__Try it__
Among the lines below, copy each one in which "parameter" appears.

(Data excerpts)
**src/hw/reset_delay_pkg.sv**
```systemverilog
// Shared constants for the push-button reset delay supervisor
package reset_delay_pkg;

  // ==========================================================================
  // Clock and timing
  localparam int unsigned CLOCK_HZ             = 125_000_000;
  localparam int unsigned SETUP_SHORT_S        = 2;
  localparam int unsigned SETUP_MID_S          = 6;
  localparam int unsigned SETUP_LONG_S         = 10;
  localparam int unsigned SETTLE_MS            = 240;
  localparam int unsigned PULSE_MS             = 140;
  localparam longint unsigned SETUP_SHORT_CYCLES = longint'(SETUP_SHORT_S) * CLOCK_HZ;
  localparam longint unsigned SETUP_MID_CYCLES   = longint'(SETUP_MID_S) * CLOCK_HZ;
  localparam longint unsigned SETUP_LONG_CYCLES  = longint'(SETUP_LONG_S) * CLOCK_HZ;
  localparam longint unsigned SETTLE_CYCLES      = (longint'(SETTLE_MS) * CLOCK_HZ + 999) / 1000;
  localparam longint unsigned PULSE_CYCLES       = (longint'(PULSE_MS) * CLOCK_HZ + 999) / 1000;

  // ==========================================================================
  // Delay selection codes
  localparam logic [1:0] SEL_SHORT = 2'h0;
  localparam logic [1:0] SEL_MID   = 2'h1;
  localparam logic [1:0] SEL_LONG  = 2'h2;

  // ==========================================================================
  // Variants and reset values
  localparam logic [1:0] VARIANT_COMBINED    = 2'h0;
  localparam logic [1:0] VARIANT_INDEPENDENT = 2'h1;
  localparam logic [1:0] VARIANT_BATTERY     = 2'h2;
  localparam logic [1:0] SYNC_RESET_VALUE    = 2'h0;

  typedef enum logic [1:0] {ST_IDLE, ST_PULSE, ST_HOLD} pulse_state_t;

endpackage

```
**src/hw/hold_timer.sv**
```systemverilog
// Hold timer: counts while a level stands, restarts when it drops
`timescale 1ns/1ps
module hold_timer #(
  parameter int W = 31
) (
  // Clock and reset
  input  wire logic         clock,
  input  wire logic         rst_n,
  // Control
  input  wire logic         active,
  input  wire logic [W-1:0] limit,
  output logic              done
);
  logic [W-1:0] count;

  // ==========================================================================
  // Counter saturates so one long hold yields one completion only
  always_ff @(posedge clock or negedge rst_n) begin
    if (!rst_n) begin
      count <= '0;
      done  <= 1'b0;
    end else if (!active) begin
      count <= '0;
      done  <= 1'b0;
    end else if (count < limit) begin
      count <= count + W'(1);
      done  <= (count + W'(1)) >= limit;
    end else begin
      done  <= 1'b1;
    end
  end
endmodule

```
**src/hw/push_button_reset_delay.sv**
```systemverilog
// Delayed push-button reset supervisor top level
`timescale 1ns/1ps

module push_button_reset_delay import reset_delay_pkg::*; #(
  parameter logic [1:0]      VARIANT        = VARIANT_COMBINED,
  parameter logic            ACTIVE_HIGH    = 1'b0,
  parameter logic            POWER_ON_RESET = 1'b1,
  parameter logic            SUPPLY_MONITOR = 1'b1,
  parameter longint unsigned SHORT_CYCLES   = SETUP_SHORT_CYCLES,
  parameter longint unsigned MID_CYCLES     = SETUP_MID_CYCLES,
  parameter longint unsigned LONG_CYCLES    = SETUP_LONG_CYCLES,
  parameter longint unsigned PULSE_LEN      = PULSE_CYCLES,
  parameter longint unsigned SETTLE_LEN     = SETTLE_CYCLES
) (
  // Clock and reset
  input  wire logic       clock,
  input  wire logic       rst_n,
  // Buttons and selector
  input  wire logic       primary_button_n,
  input  wire logic       secondary_button_n,
  input  wire logic       instant_reset_in,
  input  wire logic [1:0] delay_select_tristate,
  // Comparators
  input  wire logic       supply_low,
  input  wire logic       battery_low,
  // Outputs
  output logic            reset_out,
  output logic            battery_low_n
);

  localparam int CW = 31;

  function automatic logic [CW-1:0] setup_limit(input logic [1:0] sel);
    case (sel)
      SEL_SHORT: setup_limit = CW'(SHORT_CYCLES);
      SEL_LONG:  setup_limit = CW'(LONG_CYCLES);
      default:   setup_limit = CW'(MID_CYCLES);
    endcase
  endfunction

  // ==========================================================================
  // Input synchronisers
  logic       prim_n_s;
  logic       sec_n_s;
  logic       inst_s;
  logic       vlow_s;
  logic       blow_s;
  logic [1:0] sel_s;

  sync_two_ff #(.RESET_LEVEL(1'b1)) u_prim (
    .clock(clock), .rst_n(rst_n), .async_in(primary_button_n), .sync_out(prim_n_s));
  sync_two_ff #(.RESET_LEVEL(1'b1)) u_sec (
    .clock(clock), .rst_n(rst_n), .async_in(secondary_button_n), .sync_out(sec_n_s));
  sync_two_ff #(.RESET_LEVEL(1'b0)) u_inst (
    .clock(clock), .rst_n(rst_n), .async_in(instant_reset_in), .sync_out(inst_s));
  sync_two_ff #(.RESET_LEVEL(1'b0)) u_vlow (
    .clock(clock), .rst_n(rst_n), .async_in(supply_low), .sync_out(vlow_s));
  sync_two_ff #(.RESET_LEVEL(1'b0)) u_blow (
    .clock(clock), .rst_n(rst_n), .async_in(battery_low), .sync_out(blow_s));
  sync_two_ff #(.RESET_LEVEL(1'b0)) u_sel0 (
    .clock(clock), .rst_n(rst_n), .async_in(delay_select_tristate[0]), .sync_out(sel_s[0]));
  sync_two_ff #(.RESET_LEVEL(1'b0)) u_sel1 (
    .clock(clock), .rst_n(rst_n), .async_in(delay_select_tristate[1]), .sync_out(sel_s[1]));

  // ==========================================================================
  // Setup delay measurement
  logic          buttons_held;
  logic          setup_done;
  logic          setup_done_q;
  logic          setup_fire;
  logic [CW-1:0] limit;

  // The selector is a strap; sampling it live keeps a mis-strap recoverable
  assign limit = setup_limit(sel_s);
  // Independent variant ignores the second button entirely
  assign buttons_held = (VARIANT == VARIANT_INDEPENDENT) ? !prim_n_s
                                                        : (!prim_n_s && !sec_n_s);

  hold_timer #(.W(CW)) u_setup (
    .clock(clock), .rst_n(rst_n), .active(buttons_held), .limit(limit),
    .done(setup_done));

  always_ff @(posedge clock or negedge rst_n) begin
    if (!rst_n) begin
      setup_done_q <= 1'b0;
    end else begin
      setup_done_q <= setup_done;
    end
  end

  // One pulse per long hold, however long the hold continues
  assign setup_fire = setup_done && !setup_done_q;

  // ==========================================================================
  // Instant input: edge trigger with release settle
  pulse_state_t  state;
  logic          inst_q;
  logic          inst_armed;
  logic          inst_fire;
  logic [CW-1:0] settle_count;

  always_ff @(posedge clock or negedge rst_n) begin
    if (!rst_n) begin
      inst_q <= 1'b0;
    end else begin
      inst_q <= inst_s;
    end
  end

  assign inst_fire = (VARIANT == VARIANT_INDEPENDENT) && inst_armed
                     && inst_s && !inst_q;

  // Rearm only after the input has stayed low for the settle time
  always_ff @(posedge clock or negedge rst_n) begin
    if (!rst_n) begin
      inst_armed   <= 1'b1;
      settle_count <= '0;
    end else if (inst_fire) begin
      inst_armed   <= 1'b0;
      settle_count <= '0;
    end else if (!inst_armed) begin
      if (inst_s || state != ST_IDLE) begin
        settle_count <= '0;
      end else if (settle_count + CW'(1) >= CW'(SETTLE_LEN)) begin
        inst_armed   <= 1'b1;
        settle_count <= '0;
      end else begin
        settle_count <= settle_count + CW'(1);
      end
    end
  end

  // ==========================================================================
  // Reset pulse generator
  logic [CW-1:0] pulse_count;
  logic          undervolt;
  logic          trigger;

  assign undervolt = SUPPLY_MONITOR && vlow_s;
  assign trigger   = setup_fire || inst_fire;

  always_ff @(posedge clock or negedge rst_n) begin
    if (!rst_n) begin
      state       <= POWER_ON_RESET ? ST_PULSE : ST_IDLE;
      pulse_count <= '0;
    end else begin
      case (state)
        ST_IDLE: begin
          pulse_count <= '0;
          if (undervolt) begin
            state <= ST_HOLD;
          end else if (trigger) begin
            state <= ST_PULSE;
          end
        end
        ST_PULSE: begin
          if (undervolt) begin
            state       <= ST_HOLD;
            pulse_count <= '0;
          end else if (pulse_count + CW'(1) >= CW'(PULSE_LEN)) begin
            state       <= ST_IDLE;
            pulse_count <= '0;
          end else begin
            pulse_count <= pulse_count + CW'(1);
          end
        end
        ST_HOLD: begin
          pulse_count <= '0;
          if (!undervolt) begin
            state <= ST_PULSE;
          end
        end
        default: state <= ST_IDLE;
      endcase
    end
  end

  // ==========================================================================
  // Output registers
  logic next_reset_active;

  assign next_reset_active = (state != ST_IDLE) || undervolt;

  always_ff @(posedge clock or negedge rst_n) begin
    if (!rst_n) begin
      reset_out <= ACTIVE_HIGH ? POWER_ON_RESET : !POWER_ON_RESET;
    end else begin
      reset_out <= ACTIVE_HIGH ? next_reset_active : !next_reset_active;
    end
  end

  // Battery flag never feeds the reset path
  always_ff @(posedge clock or negedge rst_n) begin
    if (!rst_n) begin
      battery_low_n <= 1'b1;
    end else begin
      battery_low_n <= (VARIANT == VARIANT_BATTERY) ? !blow_s : 1'b1;
    end
  end

  // ==========================================================================
  // Assertions
  logic          reset_active;
  logic [CW-1:0] held_run;

  assign reset_active = ACTIVE_HIGH ? reset_out : !reset_out;

  // Held run counted apart from the timer, so a timer fault cannot hide itself
  always_ff @(posedge clock or negedge rst_n) begin
    if (!rst_n) begin
      held_run <= '0;
    end else if (!buttons_held) begin
      held_run <= '0;
    end else if (held_run != '1) begin
      held_run <= held_run + CW'(1);
    end
  end

  a_short_press_ignored: assert property (@(posedge clock) disable iff (!rst_n)
    (!buttons_held && !undervolt && state == ST_IDLE && !inst_fire) |=> !setup_fire)
    else $error("setup completion without a held button");

  a_no_early_fire: assert property (@(posedge clock) disable iff (!rst_n)
    setup_fire |-> held_run >= limit)
    else $error("setup completed before the delay ran out");

  a_setup_starts_pulse: assert property (@(posedge clock) disable iff (!rst_n)
    (setup_fire && state == ST_IDLE && !undervolt) |=> state == ST_PULSE ##1 reset_active)
    else $error("setup completion did not start a reset pulse");

  a_trigger_starts: assert property (@(posedge clock) disable iff (!rst_n)
    (trigger && state == ST_IDLE && !undervolt) |=> state == ST_PULSE)
    else $error("trigger in idle did not start a pulse");

  a_pulse_bounded: assert property (@(posedge clock) disable iff (!rst_n)
    state == ST_PULSE |-> pulse_count < CW'(PULSE_LEN))
    else $error("reset pulse counter ran past its length");

  a_pulse_release: assert property (@(posedge clock) disable iff (!rst_n)
    (state == ST_PULSE && !undervolt && pulse_count == CW'(PULSE_LEN - 1)) |=> state == ST_IDLE)
    else $error("reset pulse not released at its length");

  a_undervolt_asserts: assert property (@(posedge clock) disable iff (!rst_n)
    undervolt |=> reset_active)
    else $error("reset not asserted under undervoltage");

  a_hold_stays: assert property (@(posedge clock) disable iff (!rst_n)
    (state == ST_HOLD && undervolt) |=> state == ST_HOLD)
    else $error("undervoltage hold left too early");

  a_recovery_holds: assert property (@(posedge clock) disable iff (!rst_n)
    (state == ST_HOLD && !undervolt) |=> state == ST_PULSE && pulse_count == '0)
    else $error("recovery did not start the timeout");

  a_single_fire: assert property (@(posedge clock) disable iff (!rst_n)
    setup_fire |=> !setup_fire)
    else $error("setup completion repeated");

  a_pair_needed: assert property (@(posedge clock) disable iff (!rst_n)
    (VARIANT != VARIANT_INDEPENDENT && sec_n_s) |-> !buttons_held)
    else $error("single button treated as held pair");

  a_instant_ignored: assert property (@(posedge clock) disable iff (!rst_n)
    (VARIANT != VARIANT_INDEPENDENT) |-> !inst_fire)
    else $error("instant input fired outside its variant");

  a_instant_disarm: assert property (@(posedge clock) disable iff (!rst_n)
    inst_fire |=> !inst_armed ##1 state != ST_IDLE || reset_active)
    else $error("instant trigger did not disarm");

  a_battery_follow: assert property (@(posedge clock) disable iff (!rst_n)
    (VARIANT == VARIANT_BATTERY) |=> battery_low_n == !$past(blow_s))
    else $error("battery flag does not follow comparator");

  a_flag_apart: assert property (@(posedge clock) disable iff (!rst_n)
    ($changed(blow_s) && state == ST_IDLE && !undervolt && !trigger) |=> !reset_active)
    else $error("battery change disturbed the reset output");

  // Scenarios worth seeing in simulation
  c_setup_reset:   cover property (@(posedge clock) disable iff (!rst_n) setup_fire);
  c_instant_reset: cover property (@(posedge clock) disable iff (!rst_n) inst_fire);
  c_undervolt:     cover property (@(posedge clock) disable iff (!rst_n)
    state == ST_HOLD ##1 state == ST_PULSE);
  c_short_press:   cover property (@(posedge clock) disable iff (!rst_n)
    buttons_held ##1 !buttons_held && !setup_done_q);
  c_battery_low:   cover property (@(posedge clock) disable iff (!rst_n) !battery_low_n);

endmodule

```
**src/hw/sync_two_ff.sv**
```systemverilog
// Two flip-flop synchroniser for one asynchronous level
`timescale 1ns/1ps
module sync_two_ff #(
  parameter logic RESET_LEVEL = 1'b0
) (
  // Clock and reset
  input  wire logic clock,
  input  wire logic rst_n,
  // Level
  input  wire logic async_in,
  output logic      sync_out
);
  logic stage1;

  always_ff @(posedge clock or negedge rst_n) begin
    if (!rst_n) begin
      stage1   <= RESET_LEVEL;
      sync_out <= RESET_LEVEL;
    end else begin
      stage1   <= async_in;
      sync_out <= stage1;
    end
  end
endmodule

```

__Response area__
  parameter int W = 31
  parameter logic [1:0]      VARIANT        = VARIANT_COMBINED,
  parameter logic            ACTIVE_HIGH    = 1'b0,
  parameter logic            POWER_ON_RESET = 1'b1,
  parameter logic            SUPPLY_MONITOR = 1'b1,
  parameter longint unsigned SHORT_CYCLES   = SETUP_SHORT_CYCLES,
  parameter longint unsigned MID_CYCLES     = SETUP_MID_CYCLES,
  parameter longint unsigned LONG_CYCLES    = SETUP_LONG_CYCLES,
  parameter longint unsigned PULSE_LEN      = PULSE_CYCLES,
  parameter longint unsigned SETTLE_LEN     = SETTLE_CYCLES
  parameter logic RESET_LEVEL = 1'b0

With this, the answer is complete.